**WORK REQUEST:** Every line below that carries the word "nonzero" needs to be copied.

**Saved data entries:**
$ cat src/rtl/bin_bcd_pkg.sv
// Shared types and constants for the binary-to-BCD seven-segment display path.
package bin_bcd_pkg;

   typedef enum logic [1:0] {
      IDLE  = 2'd0,
      SHIFT = 2'd1,
      DONE  = 2'd2
   } state_t;

   localparam logic [6:0] SEG_BLANK = 7'h7F;

   // Active-low {g,f,e,d,c,b,a} patterns, digit 0 in the least significant slot.
   localparam logic [69:0] SEG_LUT = {
      7'b0010000, 7'b0000000, 7'b1111000, 7'b0000010, 7'b0010010,
      7'b0011001, 7'b0110000, 7'b0100100, 7'b1111001, 7'b1000000
   };

   function automatic int bcd_width(input int digits);
      return 4 * digits;
   endfunction

   function automatic logic [6:0] seg_decode(input logic [3:0] nib);
      logic [6:0] seg;
      if (nib <= 4'd9) begin
         seg = SEG_LUT[7 * int'(nib) +: 7];
      end else begin
         seg = SEG_BLANK;
      end
      return seg;
   endfunction

endpackage

$ cat src/rtl/bin2bcd_seq.sv
// Sequential double-dabble converter; a change on bin_in while idle starts a conversion.
module bin2bcd_seq
   import bin_bcd_pkg::*;
#(
   parameter int BIN_W  = 14,
   parameter int DIGITS = 5
) (
   input  logic                           clk,
   input  logic                           rst_n,
   input  logic [BIN_W-1:0]               bin_in,
   output logic                           busy,
   output logic                           conv_done,
   output logic [bcd_width(DIGITS)-1:0]   bcd_out
);

   localparam int BCD_W = bcd_width(DIGITS);
   localparam int SR_W  = BCD_W + BIN_W;
   localparam int CNT_W = $clog2(BIN_W + 1);
   localparam logic [CNT_W-1:0] CNT_LAST = CNT_W'(BIN_W - 1);

   state_t             state_q, state_d;
   logic [BIN_W-1:0]   last_val_q, last_val_d;
   logic [SR_W-1:0]    sr_q, sr_d;
   logic [SR_W-1:0]    adj_s;
   logic [3:0]         nib_s;
   logic [CNT_W-1:0]   cnt_q, cnt_d;
   logic [BCD_W-1:0]   bcd_out_q, bcd_out_d;
   logic               busy_q, busy_d;
   logic               conv_done_q, conv_done_d;

   always_comb begin
      state_d     = state_q;
      last_val_d  = last_val_q;
      sr_d        = sr_q;
      cnt_d       = cnt_q;
      bcd_out_d   = bcd_out_q;
      conv_done_d = 1'b0;
      adj_s       = sr_q;
      nib_s       = 4'd0;

      // Add-3 correction on every BCD nibble before the shift.
      for (int i = 0; i < DIGITS; i++) begin
         nib_s = sr_q[BIN_W + 4*i +: 4];
         if (nib_s >= 4'd5) begin
            adj_s[BIN_W + 4*i +: 4] = nib_s + 4'd3;
         end else begin
            adj_s[BIN_W + 4*i +: 4] = nib_s;
         end
      end

      case (state_q)
         IDLE: begin
            if (bin_in != last_val_q) begin
               last_val_d = bin_in;
               sr_d       = {{BCD_W{1'b0}}, bin_in};
               cnt_d      = {CNT_W{1'b0}};
               state_d    = SHIFT;
            end else begin
               state_d    = IDLE;
            end
         end
         SHIFT: begin
            sr_d  = {adj_s[SR_W-2:0], 1'b0};
            cnt_d = cnt_q + CNT_W'(1);
            if (cnt_q == CNT_LAST) begin
               state_d = DONE;
            end else begin
               state_d = SHIFT;
            end
         end
         DONE: begin
            bcd_out_d   = sr_q[SR_W-1 -: BCD_W];
            conv_done_d = 1'b1;
            state_d     = IDLE;
         end
         default: begin
            state_d = IDLE;
         end
      endcase

      busy_d = (state_d == SHIFT);
   end

   always_ff @(posedge clk) begin
      if (!rst_n) begin
         state_q     <= IDLE;
         last_val_q  <= {BIN_W{1'b0}};
         sr_q        <= {SR_W{1'b0}};
         cnt_q       <= {CNT_W{1'b0}};
         bcd_out_q   <= {BCD_W{1'b0}};
         busy_q      <= 1'b0;
         conv_done_q <= 1'b0;
      end else begin
         state_q     <= state_d;
         last_val_q  <= last_val_d;
         sr_q        <= sr_d;
         cnt_q       <= cnt_d;
         bcd_out_q   <= bcd_out_d;
         busy_q      <= busy_d;
         conv_done_q <= conv_done_d;
      end
   end

   assign busy      = busy_q;
   assign conv_done = conv_done_q;
   assign bcd_out   = bcd_out_q;

endmodule

$ cat src/rtl/bin_bcd_display.sv
// Binary value to multiplexed active-low seven-segment display.
// Optional macro LEADING_ZERO_BLANK_EN blanks digits above the most significant nonzero one.
module bin_bcd_display
   import bin_bcd_pkg::*;
#(
   parameter int BIN_W    = 14,
   parameter int DIGITS   = 5,
   parameter int SCAN_DIV = 50000
) (
   input  logic                  clk,
   input  logic                  rst_n,
   input  logic [BIN_W-1:0]      bin_in,
   output logic [4*DIGITS-1:0]   bcd_out,
   output logic                  busy,
   output logic                  conv_done,
   output logic [6:0]            seg,
   output logic [DIGITS-1:0]     an
);

   localparam int CNT_W = $clog2(SCAN_DIV + 1);
   localparam int SEL_W = $clog2(DIGITS + 1);
   localparam logic [CNT_W-1:0] SCAN_LAST = CNT_W'(SCAN_DIV - 1);
   localparam logic [SEL_W-1:0] SEL_LAST  = SEL_W'(DIGITS - 1);

   logic [4*DIGITS-1:0] bcd_s;
   logic [CNT_W-1:0]    scan_cnt_q, scan_cnt_d;
   logic [SEL_W-1:0]    digit_sel_q, digit_sel_d;
   logic [6:0]          seg_q, seg_d;
   logic [DIGITS-1:0]   an_q, an_d;
   logic [3:0]          nib_s;
`ifdef LEADING_ZERO_BLANK_EN
   logic                keep_s;
`endif

   bin2bcd_seq #(
      .BIN_W  (BIN_W),
      .DIGITS (DIGITS)
   ) u_conv (
      .clk       (clk),
      .rst_n     (rst_n),
      .bin_in    (bin_in),
      .busy      (busy),
      .conv_done (conv_done),
      .bcd_out   (bcd_s)
   );

   always_comb begin
      scan_cnt_d  = scan_cnt_q;
      digit_sel_d = digit_sel_q;
      if (scan_cnt_q == SCAN_LAST) begin
         scan_cnt_d = {CNT_W{1'b0}};
         if (digit_sel_q == SEL_LAST) begin
            digit_sel_d = {SEL_W{1'b0}};
         end else begin
            digit_sel_d = digit_sel_q + SEL_W'(1);
         end
      end else begin
         scan_cnt_d = scan_cnt_q + CNT_W'(1);
      end
   end

   always_comb begin
      nib_s = 4'd0;
      an_d  = {DIGITS{1'b1}};
`ifdef LEADING_ZERO_BLANK_EN
      keep_s = (digit_sel_q == {SEL_W{1'b0}});
`endif
      for (int i = 0; i < DIGITS; i++) begin
         if (digit_sel_q == SEL_W'(i)) begin
            nib_s   = bcd_s[4*i +: 4];
            an_d[i] = 1'b0;
         end else begin
            an_d[i] = 1'b1;
         end
`ifdef LEADING_ZERO_BLANK_EN
         // A nonzero digit at or above the selected one means it is not a leading zero.
         if ((digit_sel_q <= SEL_W'(i)) && (bcd_s[4*i +: 4] != 4'd0)) begin
            keep_s = 1'b1;
         end else begin
            keep_s = keep_s;
         end
`endif
      end
`ifdef LEADING_ZERO_BLANK_EN
      if (keep_s) begin
         seg_d = seg_decode(nib_s);
      end else begin
         seg_d = SEG_BLANK;
      end
`else
      seg_d = seg_decode(nib_s);
`endif
   end

   always_ff @(posedge clk) begin
      if (!rst_n) begin
         scan_cnt_q  <= {CNT_W{1'b0}};
         digit_sel_q <= {SEL_W{1'b0}};
         seg_q       <= SEG_BLANK;
         an_q        <= {DIGITS{1'b1}};
      end else begin
         scan_cnt_q  <= scan_cnt_d;
         digit_sel_q <= digit_sel_d;
         seg_q       <= seg_d;
         an_q        <= an_d;
      end
   end

   assign bcd_out = bcd_s;
   assign seg     = seg_q;
   assign an      = an_q;

endmodule

$ cat config.mk
export PLATFORM = sky130hd
export DESIGN_NAME = bin_bcd_display
export DESIGN_NICKNAME = d
export VERILOG_FILES = /design/src/rtl/bin_bcd_pkg.sv /design/src/rtl/bin2bcd_seq.sv /design/src/rtl/bin_bcd_display.sv
export SDC_FILE = /design/constraint.sdc
export NUM_CORES = 1
export LEC_CHECK = 0
export ABC_AREA = 1
export BUFFER_PORTS_ARGS = -buffer_cell sky130_fd_sc_hd__buf_2
export CORE_ASPECT_RATIO = 1.1
export CORE_UTILIZATION = 56
export DETAILED_ROUTE_END_ITERATION = 8
export HOLD_SLACK_MARGIN = 0.02
export PLACE_DENSITY_LB_ADDON = 0.15
export SLEW_MARGIN = 20
export SYNTH_ARGS = -nofsm -noshare
export SYNTH_HDL_FRONTEND = slang
export SYNTH_HIERARCHICAL = 1
export SYNTH_SLANG_ARGS = --single-unit
$ cat constraint.sdc
create_clock -name clk -period 4.35 [get_ports clk]
set_input_delay 0.435 -clock clk [delete_from_list [all_inputs] [get_ports clk]]
set_output_delay 0.435 -clock clk [all_outputs]
set_load 0.03 [all_outputs]
==> results of run 1 <==
## final timing paths
check,end,startpoint
worst max-delay path,u_conv/cnt_q[0],u_conv/state_q[1]
worst min-delay path,u_conv/sr_q[9],bin_in[9]
worst max register to register,u_conv/cnt_q[0],u_conv/state_q[1]
worst min register to register,scan_cnt_q[0],scan_cnt_q[0]
## metal layers
layer	up-vias	track usage	routed length, microns
met5	-	0	0
met2	78	0.3916	5393
met3	12	0.03247	322
met4	0	0.08209	140
met1	2147	0.2991	5179
li1	2430	-	-
## power breakdown
group / switching (uW) / internal [uW]
sequential: 18.6 / 1010
combinational: 106 / 49.8
clock: 326 / 323
total: 451 / 1380
## cell type report
class / count / area, sq um
well taps: 117 / 146.4
flip-flops and latches: 107 / 2142
multi-input cells: 504 / 2821
fillers: 880 / 3492
clock inverters: 5 / 77.57
clock buffers: 11 / 131.4
inverters: 87 / 326.6
repair buffers: 51 / 260.3
## cells by family after synthesis
logic type	count (synthesis)
AOI/OAI and AO/OA	147
xor gates and xnor gates	7
adders and majority gates	23
buffers and inverters	116
DFF	107
and+or+nand+nor	327
## synth_stat cells, types with 7 or more instances
cell / count
nand3_1: 61
nand2_1: 125
nor2_1: 64
inv_1: 81
nor2_2: 13
dfxtp_1: 107
ha_1: 23
o21ai_0: 56
clkbuf_1: 16
o21bai_1: 13
nand3_2: 24
nand4_1: 7
a21oi_1: 69
## stage by stage
stage / setup slack (ns) / cells / hold WS, ns / total power [uW]
floorplan: 2.376 / 727 / 0.4175 / 1173
global placement: 2.119 / 866 / 0.4299 / 1199
detailed placement: 2.031 / 866 / 0.4361 / 1206
CTS: 1.990 / 882 / 0.3441 / 1847
global route: 1.778 / 882 / 0.3614 / 1908
finish: 1.990 / 882 / 0.3592 / 1832
## registers in the layout, summed over array words and instances, names as in the netlist, 2 cells and up
signal             cells
an                     5
digit_sel_q            3
scan_cnt_q            16
seg                    7
u_conv/bcd_out        20
u_conv/cnt_q           4
u_conv/last_val_q     14
u_conv/sr_q           34
u_conv/state_q         2
## critical path: cells and delay by family (launching register included)
kind / cells / cell delay (ns)
AOI/OAI and AO/OA: 2 / 0.42
buffers and inverters: 2 / 0.67
DFF: 1 / 0.35
and+or+nand+nor: 1 / 0.78
==> impl_metrics.env, run 1 <==
export IMPL_outcome="finished clean"
export IMPL_relSlewSlack=0.2945
export IMPL_clock_latency_ns=0.36
export IMPL_final_cell_area_sq_mm=0.005906
export IMPL_start_util=0.5797
export IMPL_cts_clk_slew_worst_paths_ns=0.10
export IMPL_rsz0062_at_grt="no"
export IMPL_ctsHtreeMaxLevel=3
export IMPL_cts_root_buffer="clkbuf_8"
export IMPL_final_cell_mix="nand2_1 (124), dfxtp_1 (107), inv_1 (81)"
export IMPL_required_ns=4.60
export IMPL_yosys_top_cells_area="dfxtp_1 (39%), nand2_1 (8.6%), a21oi_1 (6.3%)"
export IMPL_post_route_period_util=0.5426
export IMPL_whs_path_depth=3
export IMPL_post_dp_cell_area_sq_mm=0.005697
export IMPL_clock_path_buffers=2
export IMPL_hold_path_class="in2reg"
export IMPL_cts_resized=0
export IMPL_drtAntennaViolNets=0
export IMPL_cpMaxStageDelayCell="nand2_2"
export IMPL_fmax_mhz=423.7
export IMPL_synth_mux_area_frac=0
export IMPL_synth_edf_count=0
export IMPL_die_y_microns=105.4
export IMPL_period_needed_ns=2.360
export IMPL_final_common_cell="nand2_1"
export IMPL_hpwl_microns=7656
export IMPL_grt_usage=0.2327
export IMPL_finalHoldViolCount=0
export IMPL_tightest_slew_ns=1.055
export IMPL_rows=37
export IMPL_area_growth_pct=8.406
export IMPL_drv_cap=0
export IMPL_critPathKind="reg2reg"
export IMPL_crit_chain="inv_1 -> nand2_2 -> inv_1 -> o21ai_0 -> a21oi_2"
export IMPL_synth_top_cell_area_share=0.3932
export IMPL_ff2ff_path_depth=5
export IMPL_crit_top_cell="inv_1"
export IMPL_yosys_area_top_type="dfxtp_1"
export IMPL_synth_top_family_by_area="simple AND/OR/NAND/NOR gates"
export IMPL_async_flop_share=0
export IMPL_worst_path_largest_cell_delay_ns=0.78
export IMPL_num_antenna_cells=0
export IMPL_wirelength_microns=11040
export IMPL_wl_per_cell_microns=12.51
export IMPL_ys_warn_count=6
export IMPL_ctsHoldBuffers=0
export IMPL_netlist_area_sq_mm=0.005448
export IMPL_synth_ff_type="dfxtp_1"
export IMPL_grt_pass1_vias=4315
export IMPL_core_sq_mm=0.009398
export IMPL_postCtsSetupBuffers=0
export IMPL_synth_fa_ha_area_frac=0.05282
export IMPL_first_iter_violations=249
export IMPL_num_vias=4667
export IMPL_setup_tns_final_ns=0
export IMPL_antenna_found_initial=0
export IMPL_route_detailed_drc=0
export IMPL_rrSetupSlack_ns=1.99
export IMPL_p_leak_uw=0.002486
export IMPL_synth_simple_area_share=0.3039
export IMPL_synthCells=727
export IMPL_worst_ep_arrival_time_ns=2.61
export IMPL_syn_area_per_cell_sq_um=7.493
export IMPL_drive_gt1_frac=0.1712
export IMPL_overflow=0
export IMPL_ir_worst_vdd_mv=0.2071
export IMPL_gp_congestion=0.8450
export IMPL_die_x_microns=96.04
export IMPL_cts_tree="done"
export IMPL_cts_sinks=107
export IMPL_start_kind="flip-flop"
export IMPL_cts_buffers=9
export IMPL_fin_skew_ns=0.01183
export IMPL_ys_types=41
export IMPL_p_per_area_mw_per_mm2=310.2
export IMPL_die_area_sq_mm=0.01013
export IMPL_setup_viol=0
export IMPL_synthXorXnorAreaFrac=0.01125
export IMPL_cp_max_fo=46
export IMPL_worstSetupEndpointType="flip-flop"
export IMPL_dr_pass1_iters=5
export IMPL_synth_seq_cells=107
export IMPL_grt_first_pass_wirelength_microns=18910
export IMPL_grt_max_degree=52
export IMPL_slew_viol_final=0
export IMPL_synth_compound_area_frac=0.1481
export IMPL_io_pins=50
export IMPL_utilization=0.6284
export IMPL_via_per_inst=5.291
export IMPL_nets=799
export IMPL_syn_nets=766
export IMPL_seq_area_frac_synth=0.3932
export IMPL_place_port_buffers=49
No activity file was read; power rests on OpenSTA's default activity.
==> inputs of run 2 (changes only) <==
--- a/config.mk
+++ b/config.mk
@@ -5,10 +5,10 @@
 export SDC_FILE = /design/constraint.sdc
 export NUM_CORES = 1
 export LEC_CHECK = 0
-export ABC_AREA = 1
+export ABC_AREA = 0
 export BUFFER_PORTS_ARGS = -buffer_cell sky130_fd_sc_hd__buf_2
 export CORE_ASPECT_RATIO = 1.1
-export CORE_UTILIZATION = 56
+export CORE_UTILIZATION = 53
 export DETAILED_ROUTE_END_ITERATION = 8
 export HOLD_SLACK_MARGIN = 0.02
 export PLACE_DENSITY_LB_ADDON = 0.15
==> constraint.sdc (replaced) <==
create_clock -name clk -period 2.1 [get_ports clk]
set_input_delay 0.21 -clock clk [delete_from_list [all_inputs] [get_ports clk]]
set_output_delay 0.21 -clock clk [all_outputs]
set_load 0.03 [all_outputs]
==> impl_metrics.env, run 2 <==
export IMPL_rrSetupSlack_ns=-0.23
export IMPL_synth_mux_area_frac=0.004311
export IMPL_grt_first_pass_wirelength_microns=18200
export IMPL_cpMaxStageDelayCell="or3b_4"
export IMPL_via_per_inst=5.600
export IMPL_grt_max_degree=62
export IMPL_grt_usage=0.2418
export IMPL_first_iter_violations=233
export IMPL_crit_chain="ha_4 -> ha_4 -> or2_4 -> or3b_4 -> o2111ai_4 -> inv_2 -> ha_4 -> nor2_4 -> nor2_1 -> mux2_4 -> a21oi_2"
export IMPL_netlist_area_sq_mm=0.004933
export IMPL_hold_path_class="in2reg"
export IMPL_crit_top_cell="ha_4"
export IMPL_largest_reg_flops=34
export IMPL_dr_pass1_iters=4
export IMPL_grt_pass1_vias=3829
export IMPL_syn_area_per_cell_sq_um=8.747
export IMPL_overflow=0
export IMPL_cts_clk_slew_worst_paths_ns=0.10
export IMPL_setup_slack_ns=-0.2344
export IMPL_outcome="finished, violations left"
export IMPL_ctsHtreeMaxLevel=3
export IMPL_cts_root_buffer="clkbuf_8"
export IMPL_cts_tree="done"
export IMPL_num_antenna_cells=0
export IMPL_syn_nets=603
export IMPL_worst_ep_arrival_time_ns=2.64
export IMPL_rows=36
export IMPL_async_flop_share=0
export IMPL_yosysMostFrequentCell="dfxtp_1"
export IMPL_fillerInstances=736
export IMPL_synth_fa_ha_area_frac=0.05833
export IMPL_io_pins=50
export IMPL_register_area_sq_mm=0.002147
export IMPL_hold_slack_ns=0.09814
export IMPL_period_needed_ns=2.334
export IMPL_synth_ff_type="dfxtp_1"
export IMPL_die_area_sq_mm=0.009699
export IMPL_p_leak_uw=0.002248
export IMPL_multi_input_area_sq_mm=0.002763
export IMPL_post_route_period_util=1.112
export IMPL_yosys_area_top_type="dfxtp_1"
export IMPL_slew_viol_final=0
export IMPL_core_sq_mm=0.008964
export IMPL_fin_skew_ns=0.008103
export IMPL_wirelength_microns=11210
export IMPL_required_ns=2.41
export IMPL_ir_worst_vdd_mv=0.3082
export IMPL_place_port_buffers=49
export IMPL_antenna_found_initial=0
export IMPL_fmax_mhz=428.4
export IMPL_synthXorXnorAreaFrac=0.06569
export IMPL_start_util=0.5504
export IMPL_synth_simple_area_share=0.1948
export IMPL_die_x_microns=93.99
export IMPL_drive_gt1_frac=0.2250
export IMPL_cp_max_fo=4
export IMPL_clock_latency_ns=0.37
export IMPL_drv_cap=0
export IMPL_final_common_cell="dfxtp_1"
export IMPL_worstSetupEndpointType="flip-flop"
export IMPL_relSlewSlack=0.5604
export IMPL_route_detailed_drc=0
export IMPL_final_cell_area_sq_mm=0.005849
export IMPL_synth_top_cell_area_share=0.4342
export IMPL_wl_per_cell_microns=15.05
export IMPL_violations="negative setup slack"
export IMPL_post_dp_cell_area_sq_mm=0.005584
export IMPL_synth_edf_count=0
export IMPL_seq_area_frac_synth=0.4342
export IMPL_ys_warn_count=6
export IMPL_drtAntennaViolNets=0
export IMPL_setup_tns_final_ns=-1.217
export IMPL_nets=665
export IMPL_rsz0062_at_grt="yes"
export IMPL_clock_path_buffers=2
export IMPL_start_kind="flip-flop"
export IMPL_tightest_slew_ns=0.6578
export IMPL_place_ws_ns=-0.2203
export IMPL_die_y_microns=103.2
export IMPL_area_growth_pct=18.56
export IMPL_synthCells=564
export IMPL_p_per_area_mw_per_mm2=616.2
export IMPL_cts_buffers=9
export IMPL_ys_types=58
export IMPL_hpwl_microns=7904
export IMPL_synthTopCellsByCount="dfxtp_1 (107), nand2_1 (85), a21oi_1 (44)"
export IMPL_gp_congestion=0.8911
export IMPL_num_vias=4172
export IMPL_synth_seq_cells=107
export IMPL_top_register="u_conv/sr_q"
export IMPL_worst_path_largest_cell_delay_ns=0.40
export IMPL_finalHoldViolCount=0
export IMPL_cts_sinks=107
export IMPL_final_cell_mix="dfxtp_1 (105), nand2_1 (85), buf_2 (49)"
export IMPL_synth_top_family_by_area="compound AO/OA/AOI/OAI gates"
export IMPL_yosys_top_cells_area="dfxtp_1 (43%), nand2_1 (6.5%), ha_1 (5.8%)"
export IMPL_synth_compound_area_frac=0.1996
export IMPL_setup_viol=7
export IMPL_critPathKind="reg2reg"
[run 2: changes by cell type in the layout (fill, tap and decap cells not counted), moves of 28 or more]
cell     change
a21oi_1     -28
buf_4       +31
inv_1       -64
nand2_1     -39
o21ai_0     -36
[run 2: cells by family (layout without fill, tap and decap cells)]
group | Yosys count | after routing
and+or+nand+nor | 205 | 205
adders and majority gates | 23 | 23
buffers and inverters | 54 | 121
xor gates and xnor gates | 37 | 37
DFF | 107 | 107
muxes | 2 | 2
AOI/OAI and AO/OA | 136 | 136
[run 2: repair_timing]
| item | in CTS | in global routing |
|---|---|---|
| gates cloned | 0 | 0 |
| setup endpoints to repair | 7 | 8 |
| resized for setup | 9 | 7 |
| hold buffers | 0 | 0 |
| buffers inserted | 0 | 0 |
| pin swaps | 8 | 7 |
[run 2: area by class of cell]
| cell class | count | share of cell area |
|---|---|---|
| Clock inverter | 7 | 0.009198 |
| Multi-Input combinational cell | 403 | 0.4723 |
| Clock buffer | 9 | 0.02118 |
| Sequential cell | 107 | 0.3671 |
| Inverter | 20 | 0.01283 |
| Tap cell | 114 | 0.02439 |
| Timing Repair Buffer | 85 | 0.09305 |
[run 2: stage by stage]
stage                     power [uW]  utilization  cells
after floorplan                 2386            -    564
after global placement          2481       0.6230    729
after detailed placement        2492       0.6230    729
after CTS                       3655       0.6467    745
after global routing            3763       0.6526    745
final                           3605       0.6526    745
[run 2: power by group]
part           leakage [uW]  internal [uW]  total, uW  switching (uW)
Sequential         0.000874           2090       2130            36.6
Clock             0.0000935            440       1160             719
Combinational       0.00128            130        321             191
[run 2: path summary, 6_finish.rpt]
path,start,endpoint,cells after the start
worst max-delay path,digit_sel_q[0],seg[4],11
worst min register to register,scan_cnt_q[0],scan_cnt_q[0],1
worst max register to register,digit_sel_q[0],seg[4],11
worst min-delay path,bin_in[2],u_conv/last_val_q[2],3
[run 2: per-layer routing]
| layer | track usage | part of all wire |
|---|---|---|
| met1 | 0.3105 | 0.47 |
| met2 | 0.4043 | 0.49 |
| met3 | 0.03216 | 0.031 |
| met4 | 0.1160 | 0.016 |
| met5 | 0 | 0 |
[run 2: worst max-delay path: cells and delay by family (launching register included)]
kind	cells	cell delay, ns
AOI/OAI and AO/OA	2	0.28
adders and majority gates	3	0.48
buffers and inverters	1	0.09
DFF	1	0.38
muxes	1	0.26
and+or+nand+nor	4	0.79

**YOUR SOLUTION:**
// Optional macro LEADING_ZERO_BLANK_EN blanks digits above the most significant nonzero one.
         // A nonzero digit at or above the selected one means it is not a leading zero.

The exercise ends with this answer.